Input below:

Background: an optimization exercise with open tools, aiming at small area, a short achievable clock period and few clock cycles. Do not read the settings as production practice.
Function was checked by simulation only, so behaviour that the tests miss may differ from the original.
Power figures rest on the tool's default switching activity, not on a simulated workload.

==> flow/design.v <==
module rv32i_ks_add #(
  parameter int W = 32
) (
  input  logic [W-1:0] a,
  input  logic [W-1:0] b,
  input  logic         cin,
  output logic [W-1:0] sum,
  output logic         cout
);
  localparam int L = $clog2(W);
  logic [W-1:0] g [0:L];
  logic [W-1:0] p [0:L];
  logic [W-1:0] p0;
  logic [W:0]   c;
  assign p0 = a ^ b;
  always_comb begin
    g[0] = a & b;
    p[0] = p0;
    g[0][0] = (a[0] & b[0]) | (p0[0] & cin);
    for (int l = 1; l <= L; l++) begin
      for (int i = 0; i < W; i++) begin
        if (i >= (1 << (l - 1))) begin
          g[l][i] = g[l-1][i] | (p[l-1][i] & g[l-1][i - (1 << (l - 1))]);
          p[l][i] = p[l-1][i] & p[l-1][i - (1 << (l - 1))];
        end else begin
          g[l][i] = g[l-1][i];
          p[l][i] = p[l-1][i];
        end
      end
    end
  end
  assign c   = {g[L], cin};
  assign sum = p0 ^ c[W-1:0];
  assign cout = c[W];
endmodule
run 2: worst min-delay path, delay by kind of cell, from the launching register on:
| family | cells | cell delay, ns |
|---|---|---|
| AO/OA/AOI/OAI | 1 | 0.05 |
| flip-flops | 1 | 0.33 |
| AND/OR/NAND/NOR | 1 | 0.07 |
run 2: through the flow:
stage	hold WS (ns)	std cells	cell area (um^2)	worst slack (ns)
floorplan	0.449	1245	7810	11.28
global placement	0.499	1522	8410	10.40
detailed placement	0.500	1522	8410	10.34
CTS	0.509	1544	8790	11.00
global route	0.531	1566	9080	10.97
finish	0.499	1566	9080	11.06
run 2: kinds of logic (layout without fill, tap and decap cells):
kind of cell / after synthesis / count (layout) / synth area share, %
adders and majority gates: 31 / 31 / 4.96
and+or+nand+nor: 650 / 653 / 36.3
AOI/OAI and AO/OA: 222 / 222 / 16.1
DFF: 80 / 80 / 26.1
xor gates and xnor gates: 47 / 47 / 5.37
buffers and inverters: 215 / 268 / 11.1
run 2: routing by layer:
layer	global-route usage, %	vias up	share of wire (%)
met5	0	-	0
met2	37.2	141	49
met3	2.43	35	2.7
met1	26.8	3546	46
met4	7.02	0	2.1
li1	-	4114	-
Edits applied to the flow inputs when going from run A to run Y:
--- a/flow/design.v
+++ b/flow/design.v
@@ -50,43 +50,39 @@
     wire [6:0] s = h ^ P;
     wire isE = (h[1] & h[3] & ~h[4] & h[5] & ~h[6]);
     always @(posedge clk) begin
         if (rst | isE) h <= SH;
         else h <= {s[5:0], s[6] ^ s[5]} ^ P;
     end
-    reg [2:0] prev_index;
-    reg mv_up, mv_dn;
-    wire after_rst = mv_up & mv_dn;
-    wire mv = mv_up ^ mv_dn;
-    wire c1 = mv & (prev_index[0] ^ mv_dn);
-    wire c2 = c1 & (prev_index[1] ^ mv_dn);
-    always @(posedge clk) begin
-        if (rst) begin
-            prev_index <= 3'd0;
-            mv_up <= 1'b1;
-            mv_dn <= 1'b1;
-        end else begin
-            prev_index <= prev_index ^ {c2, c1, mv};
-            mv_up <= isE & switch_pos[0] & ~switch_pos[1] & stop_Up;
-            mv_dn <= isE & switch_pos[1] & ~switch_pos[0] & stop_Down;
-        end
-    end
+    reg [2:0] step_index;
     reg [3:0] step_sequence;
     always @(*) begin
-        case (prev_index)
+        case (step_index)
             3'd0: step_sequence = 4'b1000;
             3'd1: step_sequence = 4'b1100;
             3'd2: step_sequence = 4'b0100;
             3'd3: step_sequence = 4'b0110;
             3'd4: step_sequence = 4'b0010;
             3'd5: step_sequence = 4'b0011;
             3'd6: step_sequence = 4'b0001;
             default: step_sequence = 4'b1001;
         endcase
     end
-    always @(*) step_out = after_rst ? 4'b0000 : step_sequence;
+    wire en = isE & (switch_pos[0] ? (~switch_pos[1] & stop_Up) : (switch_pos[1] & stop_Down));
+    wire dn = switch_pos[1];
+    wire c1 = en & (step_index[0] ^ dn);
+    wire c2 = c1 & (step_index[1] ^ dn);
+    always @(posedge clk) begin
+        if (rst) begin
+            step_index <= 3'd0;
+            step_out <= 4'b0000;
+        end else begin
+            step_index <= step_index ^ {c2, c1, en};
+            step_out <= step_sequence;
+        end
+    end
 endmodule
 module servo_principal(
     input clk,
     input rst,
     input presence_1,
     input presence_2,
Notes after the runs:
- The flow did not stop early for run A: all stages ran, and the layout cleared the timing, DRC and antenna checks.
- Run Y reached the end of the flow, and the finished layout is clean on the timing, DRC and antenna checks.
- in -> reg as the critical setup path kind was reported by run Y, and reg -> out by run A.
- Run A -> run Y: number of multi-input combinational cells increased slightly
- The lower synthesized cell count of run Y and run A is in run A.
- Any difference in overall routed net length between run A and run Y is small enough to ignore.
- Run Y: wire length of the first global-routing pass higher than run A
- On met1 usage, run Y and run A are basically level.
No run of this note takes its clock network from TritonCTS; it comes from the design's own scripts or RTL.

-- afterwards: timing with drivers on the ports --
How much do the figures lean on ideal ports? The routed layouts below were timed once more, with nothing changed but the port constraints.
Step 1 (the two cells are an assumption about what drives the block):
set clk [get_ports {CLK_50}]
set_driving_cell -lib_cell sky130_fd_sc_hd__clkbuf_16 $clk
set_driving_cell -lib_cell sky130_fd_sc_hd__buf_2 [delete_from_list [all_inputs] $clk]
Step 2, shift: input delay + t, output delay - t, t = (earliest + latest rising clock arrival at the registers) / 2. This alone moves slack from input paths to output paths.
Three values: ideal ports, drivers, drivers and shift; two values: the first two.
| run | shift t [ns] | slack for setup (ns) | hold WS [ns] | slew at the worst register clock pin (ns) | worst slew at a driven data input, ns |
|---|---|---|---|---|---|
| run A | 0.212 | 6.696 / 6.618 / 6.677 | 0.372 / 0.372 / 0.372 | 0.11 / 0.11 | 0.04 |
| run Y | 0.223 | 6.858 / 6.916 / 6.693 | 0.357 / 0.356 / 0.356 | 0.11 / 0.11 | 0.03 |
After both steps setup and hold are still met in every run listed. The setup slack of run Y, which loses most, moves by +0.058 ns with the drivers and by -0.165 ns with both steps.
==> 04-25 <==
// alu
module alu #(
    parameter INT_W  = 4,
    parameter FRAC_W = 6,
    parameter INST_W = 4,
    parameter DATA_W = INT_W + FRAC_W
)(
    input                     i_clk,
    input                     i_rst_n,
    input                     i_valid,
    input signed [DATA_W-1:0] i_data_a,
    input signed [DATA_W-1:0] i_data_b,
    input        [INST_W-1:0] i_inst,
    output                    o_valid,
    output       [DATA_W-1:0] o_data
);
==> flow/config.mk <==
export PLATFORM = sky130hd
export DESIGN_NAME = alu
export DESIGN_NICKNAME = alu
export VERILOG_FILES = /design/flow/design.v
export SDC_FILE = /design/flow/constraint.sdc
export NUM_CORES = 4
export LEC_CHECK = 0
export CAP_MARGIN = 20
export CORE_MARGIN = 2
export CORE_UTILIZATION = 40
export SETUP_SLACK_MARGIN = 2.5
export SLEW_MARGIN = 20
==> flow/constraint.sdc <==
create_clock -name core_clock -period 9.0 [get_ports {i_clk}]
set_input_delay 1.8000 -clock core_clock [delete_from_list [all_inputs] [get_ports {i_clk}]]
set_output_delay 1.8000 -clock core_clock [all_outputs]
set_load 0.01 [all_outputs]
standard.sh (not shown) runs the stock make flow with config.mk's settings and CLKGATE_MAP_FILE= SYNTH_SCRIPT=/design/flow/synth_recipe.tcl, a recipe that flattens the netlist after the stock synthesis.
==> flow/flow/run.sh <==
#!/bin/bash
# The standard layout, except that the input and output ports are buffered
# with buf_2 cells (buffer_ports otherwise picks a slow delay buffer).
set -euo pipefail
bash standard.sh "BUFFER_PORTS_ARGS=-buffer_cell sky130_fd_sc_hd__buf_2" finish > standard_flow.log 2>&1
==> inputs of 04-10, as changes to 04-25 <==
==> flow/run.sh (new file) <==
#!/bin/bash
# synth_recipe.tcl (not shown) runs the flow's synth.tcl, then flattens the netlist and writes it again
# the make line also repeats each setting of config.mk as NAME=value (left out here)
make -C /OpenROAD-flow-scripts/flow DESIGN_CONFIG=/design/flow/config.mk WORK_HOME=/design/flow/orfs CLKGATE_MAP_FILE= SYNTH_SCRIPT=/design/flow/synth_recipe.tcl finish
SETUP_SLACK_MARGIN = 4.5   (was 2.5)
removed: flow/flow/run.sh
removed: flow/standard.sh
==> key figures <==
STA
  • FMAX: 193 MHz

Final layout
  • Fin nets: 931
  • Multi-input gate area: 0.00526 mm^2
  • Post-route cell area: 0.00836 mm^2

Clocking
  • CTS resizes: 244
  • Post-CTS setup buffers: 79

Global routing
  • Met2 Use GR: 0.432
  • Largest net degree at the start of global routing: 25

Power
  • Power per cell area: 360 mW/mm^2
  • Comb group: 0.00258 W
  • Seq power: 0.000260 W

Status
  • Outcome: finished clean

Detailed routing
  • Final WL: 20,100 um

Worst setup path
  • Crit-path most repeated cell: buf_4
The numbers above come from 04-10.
Source: an optimization exercise on an open RTL-to-GDS flow (aim: small area and a short achievable clock period). Production flows keep margins and buffers that such runs may drop. The RTL was checked by simulation tests, not by an equivalence proof against the original design. No activity file was given, so power comes from the tool's default toggle rates.

==> flow/design.v (excerpt) <==
module cic_decim
  (
    input             clk_i,
    input             rst_i,
    input             en_i,
    input      [15:0] data_i,
    output     [15:0] data_o,
    input             act_i,
    input             act_out_i,
    output            val_o
  );
  localparam WS = 17;
  wire g   = en_i & act_i;
  reg  a0, a1, a2, a3, a4;
  wire upd = en_i & act_out_i & a4;
  reg  c0, c1, c2, c3, vint;
  always @(posedge clk_i) begin
    if (rst_i) begin
      a0 <= 1'b0; a1 <= 1'b0; a2 <= 1'b0; a3 <= 1'b0; a4 <= 1'b0;
    end else if (g) begin
      a0 <= 1'b1; a1 <= a0; a2 <= a1; a3 <= a2; a4 <= a3;
    end else if (en_i & act_out_i) begin
      a4 <= 1'b0;
    end
  end
  always @(posedge clk_i) begin
    if (rst_i) begin
      c0 <= 1'b0; c1 <= 1'b0; c2 <= 1'b0; c3 <= 1'b0;
    end else if (upd) begin
      c0 <= 1'b1; c1 <= c0; c2 <= c1; c3 <= c2;
    end
  end
  always @(posedge clk_i) begin
    if (rst_i)     vint <= 1'b0;
    else if (en_i) vint <= upd & c3;
  ...
Size: ~38 I/O pins, roughly 58000 µm² of cells after synthesis.
Settings: LEC_CHECK=0, CAP_MARGIN=20, CORE_MARGIN=2, CORE_UTILIZATION=40, SETUP_SLACK_MARGIN=2.0, SLEW_MARGIN=20; clock period 4.0 ns.
run.sh (not shown) runs the stock make flow with config.mk's settings and CLKGATE_MAP_FILE= SYNTH_SCRIPT=/design/flow/synth_recipe.tcl, a recipe that flattens the netlist after the stock synthesis.
The starting point produced a clean layout.
Change:
CORE_UTILIZATION = 70   (was 40)
SETUP_SLACK_MARGIN = 1.0   (was 2.0)
Outcome:
- worst setup slack gets worse by 0.041 ns
- global-route usage rose by 11 points
- clock-buffer cell count fell by 24
- design area fell by roughly a tenth
- sequential share of layout area rose by 3.7 points
- fmax fell slightly
Change:
CORE_UTILIZATION = 40   (was 70)
SETUP_SLACK_MARGIN = 1.5   (was 1.0)
What happened: The changed run completed with no timing, DRC or antenna violations; non-clock buffer count climbs by 252; routed wire length climbs by a few percent; power increases by a few percent; sequential share of layout area went down by 2.6 points; global-route usage drops by 12 points; cell count came out higher by roughly a tenth; synthesized area does not change; count of clock-buffer cells in the layout grows by 12; flip-flop and latch count is unchanged; first-iteration DRC count goes down by a quarter to a third.


lane 1:
Starting RTL as in the previous note.
Settings: LEC_CHECK=0, CAP_MARGIN=20, CORE_MARGIN=2, CORE_UTILIZATION=55, SETUP_SLACK_MARGIN=1.0, SLEW_MARGIN=20; clock period 4.0 ns.
In summary, lane 1 completed successfully, with a layout that passed the timing, DRC and antenna checks.
Input-level comparison between lane 2 and lane 1:
# lane 1
export LEC_CHECK = 0
export CAP_MARGIN = 20
export CORE_MARGIN = 2
export CORE_UTILIZATION = 55
export SETUP_SLACK_MARGIN = 1.0
export SLEW_MARGIN = 20
create_clock -name core_clock -period 4.0 [get_ports {clk_i}]
# lane 2
export LEC_CHECK = 0
export CAP_MARGIN = 20
export CORE_MARGIN = 2
export CORE_UTILIZATION = 40
export SETUP_SLACK_MARGIN = 1.0
export SLEW_MARGIN = 20
create_clock -name core_clock -period 4.0 [get_ports {clk_i}]
--- outcome ---
- Summary — maximum frequency, lane 2 relative to lane 1: higher, by about 4.3%.
- [lane 2] register share of the cell area fell 0.33 points relative to lane 1
- From lane 1 to lane 2 the numbers moved as follows: length of the first detailed-routing pass in iterations increased 2; final area increased 1.0%.
- Compared with lane 1, lane 2 improves register-to-register slack.
- Total power density per cell area delta (lane 1 -> lane 2): insignificant
- Summary — final core utilization, lane 2 relative to lane 1: lower, by 17 points.
- Time the worst path needs with I/O delays and setup was lower in the run labelled lane 2.


Another version of the RTL of cic_decim (not shown whole).
Size: roughly 8800 cells after synthesis, ~1000 flip-flops, ~38 I/O pins.
export LEC_CHECK = 0
export CAP_MARGIN = 20
export CORE_MARGIN = 2
export CORE_UTILIZATION = 40
export CTS_CLUSTER_DIAMETER = 100
export CTS_CLUSTER_SIZE = 30
export SETUP_SLACK_MARGIN = 1.5
export SLEW_MARGIN = 20
create_clock -name core_clock -period 4.0 [get_ports {clk_i}]
standard.sh (not shown) runs the stock make flow with config.mk's settings and CLKGATE_MAP_FILE= SYNTH_SCRIPT=/design/flow/synth_recipe.tcl, a recipe that flattens the netlist after the stock synthesis.
==> flow/flow/run.sh <==
#!/bin/bash
# The standard layout (standard.sh), except that synthesis maps the logic with
# ABC under a delay target (flow/abc_map.script) instead of ORFS's default ABC
# script, and leaves the adders to ABC too (no full/half-adder cell extraction).
# Everything else in synthesis is the standard script (synth_recipe.tcl:
# synth -nofsm -noshare, flatten, renames), so the registers are the standard
# synthesis's.
set -euo pipefail
here=$(pwd)
export MY_ABC_SCRIPT=$here/flow/abc_map.script

# ORFS's synth.tcl with only the abc call's script changed (and its -D dropped)
sed 's|log_cmd abc {\*}\$abc_args$|set abc_args [lreplace $abc_args 1 1 $::env(MY_ABC_SCRIPT)]; set di [lsearch $abc_args -D]; if {$di >= 0} { set abc_args [lreplace $abc_args $di [expr {$di+1}]] }; log_cmd abc {*}$abc_args|' \
  "$FLOW_HOME/scripts/synth.tcl" > my_orfs_synth0.tcl
# leave the adders' logic to ABC as well: no full/half-adder cell extraction
sed 's/^  extract_fa {\*}\[dont_use_extract_fa_args\]$/  # extract_fa skipped/' my_orfs_synth0.tcl > my_orfs_synth.tcl
grep -q MY_ABC_SCRIPT my_orfs_synth.tcl
grep -q "extract_fa skipped" my_orfs_synth.tcl

# The standard flow's synthesis script, sourcing the changed synth.tcl
sed "s|source \$::env(SCRIPTS_DIR)/synth.tcl|source $here/my_orfs_synth.tcl|" synth_recipe.tcl > my_synth.tcl
grep -q my_orfs_synth.tcl my_synth.tcl

# The standard layout, with that synthesis script
sed "s|SYNTH_SCRIPT=[^ ]*|SYNTH_SCRIPT=$here/my_synth.tcl|" standard.sh > my_standard.sh
grep -q my_synth.tcl my_standard.sh

bash my_standard.sh > make.log 2>&1
==> flow/flow/abc_map.script <==
strash
dch -f
map -D 1600
topo
buffer -p
upsize -D 1600
dnsize -D 1600
stime -p
The first run finished with timing, DRC and antenna clean.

End of Input.

About this task
State the number of lines in the records that include the word "removed", and add nothing to it.

Exercise answer
2